Events

January events 
 January 28 – Groundbreaking commences to begin construction of the Cincinnati Subway.

March events 
 March 1 – Control of American railroads is returned to private ownership and administration with the disbandment of the USRA.
 March 18 – Fruit Growers Express (FGE) is incorporated in the United States.

April events 
 April 1 – Deutsche Reichseisenbahnen merges the German state railways.

May events 
 May 15 – The Ministry of Railways of Japan is established.

June events 
 June 13 – Baltimore and Ohio Railroad inaugurates passenger service to Detroit's Fort Street Union Depot as the first passenger train departs for Washington, DC.

July events 
 July 5 – Portland–Lewiston Interurban carries its heaviest passenger load with trains to the Maine Statehood Centennial Exposition.

October events 
 October 1 – Palestine Railways established to manage lines within British Mandatory Palestine, including the Jezreel Valley railway.

November events
 November – H. P. M. Beames succeeds Charles Bowen-Cooke as Chief Mechanical Engineer of the London and North Western Railway.
 November 20 – Work begins on the State Railway of Thailand to convert all  track to meter gauge.

December events
 December 23 – The Kirkenes–Bjørnevatn Line in Norway takes electric traction into use.

Unknown date events
 William Sproule succeeds Julius Kruttschnitt as president of the Southern Pacific Company, parent company of the Southern Pacific Railroad.

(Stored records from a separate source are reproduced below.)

`src/rtl/axi_mem_req_master.sv`:
```
// Single-outstanding INCR AXI burst master; R and W data pass through combinationally with zero latency.
// Backpressure: req_rdy is high only in IDLE; rsp_rdy drives rready_m0 and wready_m0 drives wd_rdy directly.
module axi_mem_req_master #(
    parameter int         DW   = 128,
    parameter int         STRB = DW/8,
    parameter int         AW   = 32,
    parameter logic [7:0] ID   = 8'h5A,
    parameter int         TO_W = 10
) (
    input  logic              pll_core_cpuclk,
    input  logic              pad_cpu_rst,
    input  logic              req_vld,
    output logic              req_rdy,
    input  logic              req_wr,
    input  logic [AW-1:0]     req_addr,
    input  logic [7:0]        req_len,
    input  logic              wd_vld,
    output logic              wd_rdy,
    input  logic [DW-1:0]     wd_data,
    input  logic [STRB-1:0]   wd_strb,
    output logic              rsp_vld,
    input  logic              rsp_rdy,
    output logic [DW-1:0]     rsp_data,
    output logic              rsp_last,
    output logic              wr_done,
    output logic              err_sticky,
    output logic [1:0]        err_code,
    output logic [AW-1:0]     araddr_m0,
    output logic [1:0]        arburst_m0,
    output logic [3:0]        arcache_m0,
    output logic [7:0]        arid_m0,
    output logic [7:0]        arlen_m0,
    output logic [2:0]        arprot_m0,
    output logic [2:0]        arsize_m0,
    output logic              arvalid_m0,
    input  logic              arready_m0,
    output logic [AW-1:0]     awaddr_m0,
    output logic [1:0]        awburst_m0,
    output logic [3:0]        awcache_m0,
    output logic [7:0]        awid_m0,
    output logic [7:0]        awlen_m0,
    output logic [2:0]        awprot_m0,
    output logic [2:0]        awsize_m0,
    output logic              awvalid_m0,
    input  logic              awready_m0,
    output logic [DW-1:0]     wdata_m0,
    output logic [7:0]        wid_m0,
    output logic              wlast_m0,
    output logic [STRB-1:0]   wstrb_m0,
    output logic              wvalid_m0,
    input  logic              wready_m0,
    input  logic [DW-1:0]     rdata_m0,
    input  logic [7:0]        rid_m0,
    input  logic              rlast_m0,
    input  logic [1:0]        rresp_m0,
    input  logic              rvalid_m0,
    output logic              rready_m0,
    input  logic [7:0]        bid_m0,
    input  logic [1:0]        bresp_m0,
    input  logic              bvalid_m0,
    output logic              bready_m0
);

    typedef enum logic [2:0] {S_IDLE, S_AR, S_AW, S_R, S_W, S_B} state_t;

    state_t            state;
    state_t            state_nxt;
    logic [AW-5:0]     addr_q;
    logic [7:0]        len_q;
    logic [7:0]        cnt;
    logic [TO_W-1:0]   wdog;
    logic              wdog_to;
    logic              last_beat;
    logic              ar_hs, aw_hs, w_hs, r_hs, b_hs, any_hs;
    logic              err_set;
    logic [1:0]        err_new;
    logic              unused_in;

    // IDs are constant and only one burst is ever outstanding, so returned IDs carry no information.
    assign unused_in = ^{rid_m0, bid_m0, req_addr[3:0]};

    assign last_beat = (cnt == len_q);
    assign ar_hs     = arvalid_m0 & arready_m0;
    assign aw_hs     = awvalid_m0 & awready_m0;
    assign w_hs      = wvalid_m0 & wready_m0;
    assign r_hs      = rvalid_m0 & rready_m0;
    assign b_hs      = bvalid_m0 & bready_m0;
    assign any_hs    = ar_hs | aw_hs | w_hs | r_hs | b_hs;
    assign wdog_to   = &wdog;

    assign araddr_m0  = {addr_q, 4'h0};
    assign arburst_m0 = 2'b01;
    assign arcache_m0 = 4'b0011;
    assign arid_m0    = ID;
    assign arlen_m0   = len_q;
    assign arprot_m0  = 3'b000;
    assign arsize_m0  = 3'b100;
    assign awaddr_m0  = {addr_q, 4'h0};
    assign awburst_m0 = 2'b01;
    assign awcache_m0 = 4'b0011;
    assign awid_m0    = ID;
    assign awlen_m0   = len_q;
    assign awprot_m0  = 3'b000;
    assign awsize_m0  = 3'b100;
    assign wid_m0     = ID;
    assign wdata_m0   = wd_data;
    assign wstrb_m0   = wd_strb;
    assign rsp_data   = rdata_m0;

    always_ff @(posedge pll_core_cpuclk) begin
        if (pad_cpu_rst) begin
            state <= S_IDLE;
        end else begin
            state <= state_nxt;
        end
    end

    always_comb begin
        state_nxt = state;
        case (state)
            S_IDLE: if (req_vld)             state_nxt = req_wr ? S_AW : S_AR;
            S_AR:   if (arready_m0)          state_nxt = S_R;
            S_AW:   if (awready_m0)          state_nxt = S_W;
            S_R:    if (r_hs && last_beat)   state_nxt = S_IDLE;
            S_W:    if (w_hs && last_beat)   state_nxt = S_B;
            S_B:    if (bvalid_m0)           state_nxt = S_IDLE;
            default:                         state_nxt = S_IDLE;
        endcase
    end

    always_comb begin
        req_rdy    = 1'b0;
        arvalid_m0 = 1'b0;
        awvalid_m0 = 1'b0;
        rready_m0  = 1'b0;
        rsp_vld    = 1'b0;
        rsp_last   = 1'b0;
        wvalid_m0  = 1'b0;
        wd_rdy     = 1'b0;
        wlast_m0   = 1'b0;
        bready_m0  = 1'b0;
        wr_done    = 1'b0;
        case (state)
            S_IDLE: req_rdy    = 1'b1;
            S_AR:   arvalid_m0 = 1'b1;
            S_AW:   awvalid_m0 = 1'b1;
            S_R: begin
                rready_m0 = rsp_rdy;
                rsp_vld   = rvalid_m0;
                rsp_last  = rvalid_m0 & last_beat;
            end
            S_W: begin
                wvalid_m0 = wd_vld;
                wd_rdy    = wready_m0;
                wlast_m0  = last_beat;
            end
            S_B: begin
                bready_m0 = 1'b1;
                wr_done   = bvalid_m0;
            end
            default: req_rdy = 1'b0;
        endcase
    end

    // Response errors outrank framing errors, which outrank the watchdog, when they coincide.
    always_comb begin
        err_set = 1'b0;
        err_new = 2'b00;
        if ((r_hs && rresp_m0 != 2'b00) || (b_hs && bresp_m0 != 2'b00)) begin
            err_set = 1'b1;
            err_new = 2'b01;
        end else if (r_hs && (rlast_m0 != last_beat)) begin
            err_set = 1'b1;
            err_new = 2'b10;
        end else if (wdog_to) begin
            err_set = 1'b1;
            err_new = 2'b11;
        end
    end

    always_ff @(posedge pll_core_cpuclk) begin
        if (pad_cpu_rst) begin
            addr_q     <= '0;
            len_q      <= '0;
            cnt        <= '0;
            wdog       <= '0;
            err_sticky <= 1'b0;
            err_code   <= 2'b00;
        end else begin
            if (state == S_IDLE && req_vld) begin
                addr_q <= req_addr[AW-1:4];
                len_q  <= req_len;
            end
            if (state == S_IDLE) begin
                cnt <= '0;
            end else if (r_hs || w_hs) begin
                cnt <= cnt + 8'd1;
            end
            if (state == S_IDLE || any_hs) begin
                wdog <= '0;
            end else if (!wdog_to) begin
                wdog <= wdog + 1'b1;
            end
            if (err_set && !err_sticky) begin
                err_sticky <= 1'b1;
                err_code   <= err_new;
            end
        end
    end

endmodule

```
### config.mk
export PLATFORM = sky130hd
export DESIGN_NAME = uart_rx_receiver
export DESIGN_NICKNAME = d
export VERILOG_FILES = /design/src/rtl/uart_rx_receiver.sv
export SDC_FILE = /design/constraint.sdc
export NUM_CORES = 1
export LEC_CHECK = 0
export ABC_AREA = 1
export CORE_MARGIN = 1
export CORE_UTILIZATION = 33
export CTS_CLUSTER_DIAMETER = 200
export DETAILED_ROUTE_END_ITERATION = 7
export DONT_BUFFER_PORTS = 1
export GPL_ROUTABILITY_DRIVEN = 0
export HOLD_SLACK_MARGIN = 0.15
export SYNTH_ARGS = -nofsm -noshare
export SYNTH_HDL_FRONTEND = slang
export SYNTH_SLANG_ARGS = --single-unit
### constraint.sdc
create_clock -name clk -period 1.55 [get_ports clk]
set_input_delay 0.0775 -clock clk [delete_from_list [all_inputs] [get_ports clk]]
set_output_delay 0.0775 -clock clk [all_outputs]
set_load 0.05 [all_outputs]
### src/rtl/uart_rx_receiver.sv
// uart_rx_receiver
//   Bit-per-clock UART receive stage sitting directly behind the UART
//   transmitter in the same clock domain. It deserialises start/data/parity/
//   stop frames, including multi-word packets whose follow-on words carry no
//   start bit. It also drives the rx_ready handshake back to the transmitter
//   and holds each received word in a one-entry register with valid/accept
//   flow control.
//
// Optional feature macro: UART_RX_ERR_CNT_EN
//   When defined, saturating parity/frame error counters are added as ports.
//
// Ports:
//   clk            system clock, rising edge
//   rst_n          asynchronous active-low reset
//   serial_in      serial line from transmitter, idles high
//   packet_struct  [3:0] data bits per word minus 1, [7:5] words per packet minus 1
//   rx_ready       receiver can take the next word (start or follow-on)
//   rx_data        held word, LSB = first bit received, unused high bits 0
//   rx_valid       holding register full
//   rx_accept      consumer takes rx_data when rx_valid & rx_accept
//   rx_last        held word is the last word of its packet
//   parity_err     even-parity mismatch for held word
//   frame_err      stop bit sampled low for held word
//   parity_err_cnt saturating count of parity errors (macro only)
//   frame_err_cnt  saturating count of frame errors (macro only)
module uart_rx_receiver #(
  parameter int DATA_W = 16,
  parameter int CNT_W  = 8
) (
  input  logic              clk,
  input  logic              rst_n,
  input  logic              serial_in,
  input  logic [7:0]        packet_struct,
  output logic              rx_ready,
  output logic [DATA_W-1:0] rx_data,
  output logic              rx_valid,
  input  logic              rx_accept,
  output logic              rx_last,
  output logic              parity_err,
  output logic              frame_err
`ifdef UART_RX_ERR_CNT_EN
  ,
  output logic [CNT_W-1:0]  parity_err_cnt,
  output logic [CNT_W-1:0]  frame_err_cnt
`endif
);

  localparam int BIT_W = $clog2(DATA_W);

  typedef enum logic [2:0] {S_IDLE, S_DATA, S_PARITY, S_STOP, S_WAIT} state_t;

  state_t            state_q, state_d;
  logic [BIT_W-1:0]  bit_cnt_q, bit_cnt_d;
  logic [BIT_W-1:0]  n_q, n_d;
  logic [2:0]        word_cnt_q, word_cnt_d;
  logic [2:0]        m_q, m_d;
  logic [DATA_W-1:0] shift_q, shift_d;
  logic              par_bad_q, par_bad_d;
  logic [DATA_W-1:0] rx_data_q, rx_data_d;
  logic              rx_valid_q, rx_valid_d;
  logic              rx_last_q, rx_last_d;
  logic              parity_err_q, parity_err_d;
  logic              frame_err_q, frame_err_d;
  logic [CNT_W-1:0]  par_cnt_q, par_cnt_d;
  logic [CNT_W-1:0]  frm_cnt_q, frm_cnt_d;

  // Bit 4 of packet_struct carries no meaning.
  logic pkt_unused;
  assign pkt_unused = packet_struct[4];

  function automatic logic [CNT_W-1:0] sat_inc(input logic [CNT_W-1:0] v);
    return (&v) ? v : v + CNT_W'(1);
  endfunction

  // Ready only with an empty holding register and at a word boundary, so the
  // transmitter can never advance while a received word is still pending.
  assign rx_ready = ~rx_valid_q & ((state_q == S_IDLE) | (state_q == S_WAIT));

  always_comb begin
    state_d      = state_q;
    bit_cnt_d    = bit_cnt_q;
    n_d          = n_q;
    word_cnt_d   = word_cnt_q;
    m_d          = m_q;
    shift_d      = shift_q;
    par_bad_d    = par_bad_q;
    rx_data_d    = rx_data_q;
    rx_valid_d   = rx_valid_q;
    rx_last_d    = rx_last_q;
    parity_err_d = parity_err_q;
    frame_err_d  = frame_err_q;
    par_cnt_d    = par_cnt_q;
    frm_cnt_d    = frm_cnt_q;

    // A load only happens in STOP, where rx_valid is already 0, so the
    // consumer-side clear can be applied first and overridden below.
    if (rx_valid_q && rx_accept) rx_valid_d = 1'b0;

    case (state_q)
      S_IDLE: begin
        if (!serial_in && rx_ready) begin
          state_d    = S_DATA;
          n_d        = packet_struct[BIT_W-1:0];
          m_d        = packet_struct[7:5];
          bit_cnt_d  = '0;
          word_cnt_d = '0;
          shift_d    = '0;
        end
      end
      S_DATA: begin
        shift_d[bit_cnt_q] = serial_in;
        bit_cnt_d          = bit_cnt_q + BIT_W'(1);
        if (bit_cnt_q == n_q) state_d = S_PARITY;
      end
      S_PARITY: begin
        // Bits above N are 0 in shift, so the full-width XOR is even parity
        // over just the transmitted bits.
        par_bad_d = serial_in ^ (^shift_q);
        state_d   = S_STOP;
      end
      S_STOP: begin
        rx_data_d    = shift_q;
        parity_err_d = par_bad_q;
        frame_err_d  = ~serial_in;
        rx_last_d    = (word_cnt_q == m_q);
        rx_valid_d   = 1'b1;
        if (par_bad_q)  par_cnt_d = sat_inc(par_cnt_q);
        if (!serial_in) frm_cnt_d = sat_inc(frm_cnt_q);
        state_d = (word_cnt_q == m_q) ? S_IDLE : S_WAIT;
      end
      S_WAIT: begin
        if (rx_ready) begin
          state_d    = S_DATA;
          word_cnt_d = word_cnt_q + 3'd1;
          bit_cnt_d  = '0;
          shift_d    = '0;
        end
      end
      default: state_d = S_IDLE;
    endcase
  end

  always_ff @(posedge clk or negedge rst_n) begin
    if (!rst_n) begin
      state_q      <= S_IDLE;
      bit_cnt_q    <= '0;
      n_q          <= '0;
      word_cnt_q   <= '0;
      m_q          <= '0;
      shift_q      <= '0;
      par_bad_q    <= 1'b0;
      rx_data_q    <= '0;
      rx_valid_q   <= 1'b0;
      rx_last_q    <= 1'b0;
      parity_err_q <= 1'b0;
      frame_err_q  <= 1'b0;
      par_cnt_q    <= '0;
      frm_cnt_q    <= '0;
    end else begin
      state_q      <= state_d;
      bit_cnt_q    <= bit_cnt_d;
      n_q          <= n_d;
      word_cnt_q   <= word_cnt_d;
      m_q          <= m_d;
      shift_q      <= shift_d;
      par_bad_q    <= par_bad_d;
      rx_data_q    <= rx_data_d;
      rx_valid_q   <= rx_valid_d;
      rx_last_q    <= rx_last_d;
      parity_err_q <= parity_err_d;
      frame_err_q  <= frame_err_d;
      par_cnt_q    <= par_cnt_d;
      frm_cnt_q    <= frm_cnt_d;
    end
  end

  assign rx_data    = rx_data_q;
  assign rx_valid   = rx_valid_q;
  assign rx_last    = rx_last_q;
  assign parity_err = parity_err_q;
  assign frame_err  = frame_err_q;

`ifdef UART_RX_ERR_CNT_EN
  assign parity_err_cnt = par_cnt_q;
  assign frame_err_cnt  = frm_cnt_q;
`else
  // Counters have no observer without the macro.
  logic cnt_unused;
  assign cnt_unused = ^{par_cnt_q, frm_cnt_q};
`endif

endmodule
--- src/flat_wrapper.sv ---
// flat-port wrapper written by rule: the top's interface ports become plain ports
module issue_rollback_ctrl_flat 
  (clock, reset, bus_id_valid, bus_id_pc, bus_rollback, bus_ex_take_branch, bus_ex_target_pc, bus_mem_busy, bus_issue_valid, bus_if_redirect, bus_if_redirect_pc, bus_id_hold, bus_stuck_err);
  issue_rollback_ctrl_if bus_i ();
  input  logic clock;
  input  logic reset;
  input wire logic [$bits(bus_i.id_valid)-1:0] bus_id_valid;
  input wire logic [$bits(bus_i.id_pc)-1:0] bus_id_pc;
  input wire logic [$bits(bus_i.rollback)-1:0] bus_rollback;
  input wire logic [$bits(bus_i.ex_take_branch)-1:0] bus_ex_take_branch;
  input wire logic [$bits(bus_i.ex_target_pc)-1:0] bus_ex_target_pc;
  input wire logic [$bits(bus_i.mem_busy)-1:0] bus_mem_busy;
  output wire logic [$bits(bus_i.issue_valid)-1:0] bus_issue_valid;
  output wire logic [$bits(bus_i.if_redirect)-1:0] bus_if_redirect;
  output wire logic [$bits(bus_i.if_redirect_pc)-1:0] bus_if_redirect_pc;
  output wire logic [$bits(bus_i.id_hold)-1:0] bus_id_hold;
  output wire logic [$bits(bus_i.stuck_err)-1:0] bus_stuck_err;
  assign bus_i.id_valid = bus_id_valid;
  assign bus_i.id_pc = bus_id_pc;
  assign bus_i.rollback = bus_rollback;
  assign bus_i.ex_take_branch = bus_ex_take_branch;
  assign bus_i.ex_target_pc = bus_ex_target_pc;
  assign bus_i.mem_busy = bus_mem_busy;
  assign bus_issue_valid = bus_i.issue_valid;
  assign bus_if_redirect = bus_i.if_redirect;
  assign bus_if_redirect_pc = bus_i.if_redirect_pc;
  assign bus_id_hold = bus_i.id_hold;
  assign bus_stuck_err = bus_i.stuck_err;
  issue_rollback_ctrl u_core (.clock(clock), .reset(reset), .bus(bus_i));
endmodule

This is Sproule's second term as president.
 Government of India accepts recommendation of Sir William Acworth's East India Railway Committee that the government should take over management of the country's railways.
 Partition of the Ottoman Empire leads to abandonment of the Hejaz railway.

Births

April births 
 April 16 – Alan Pegler, British railway preservationist (died 2012).
 April 17 – James B. McCahey, Jr., president of Chicago South Shore and South Bend Railroad (died 1998).

Deaths

July deaths
 July 22 – William Kissam Vanderbilt, heir to Cornelius Vanderbilt and president of the New York Central system (born 1849).

October deaths
 October 18 – Charles Bowen-Cooke, Chief Mechanical Engineer of the London and North Western Railway 1909–1920 (born 1859).

November deaths 
 November 17 – T. Jefferson Coolidge, president of Atchison, Topeka and Santa Fe Railway 1880–1881 (born 1831).

December deaths 
 December 1 – Edward Ponsonby, 8th Earl of Bessborough, director of London, Brighton and South Coast Railway from 1895 and chairman of same from 1908 (born 1851).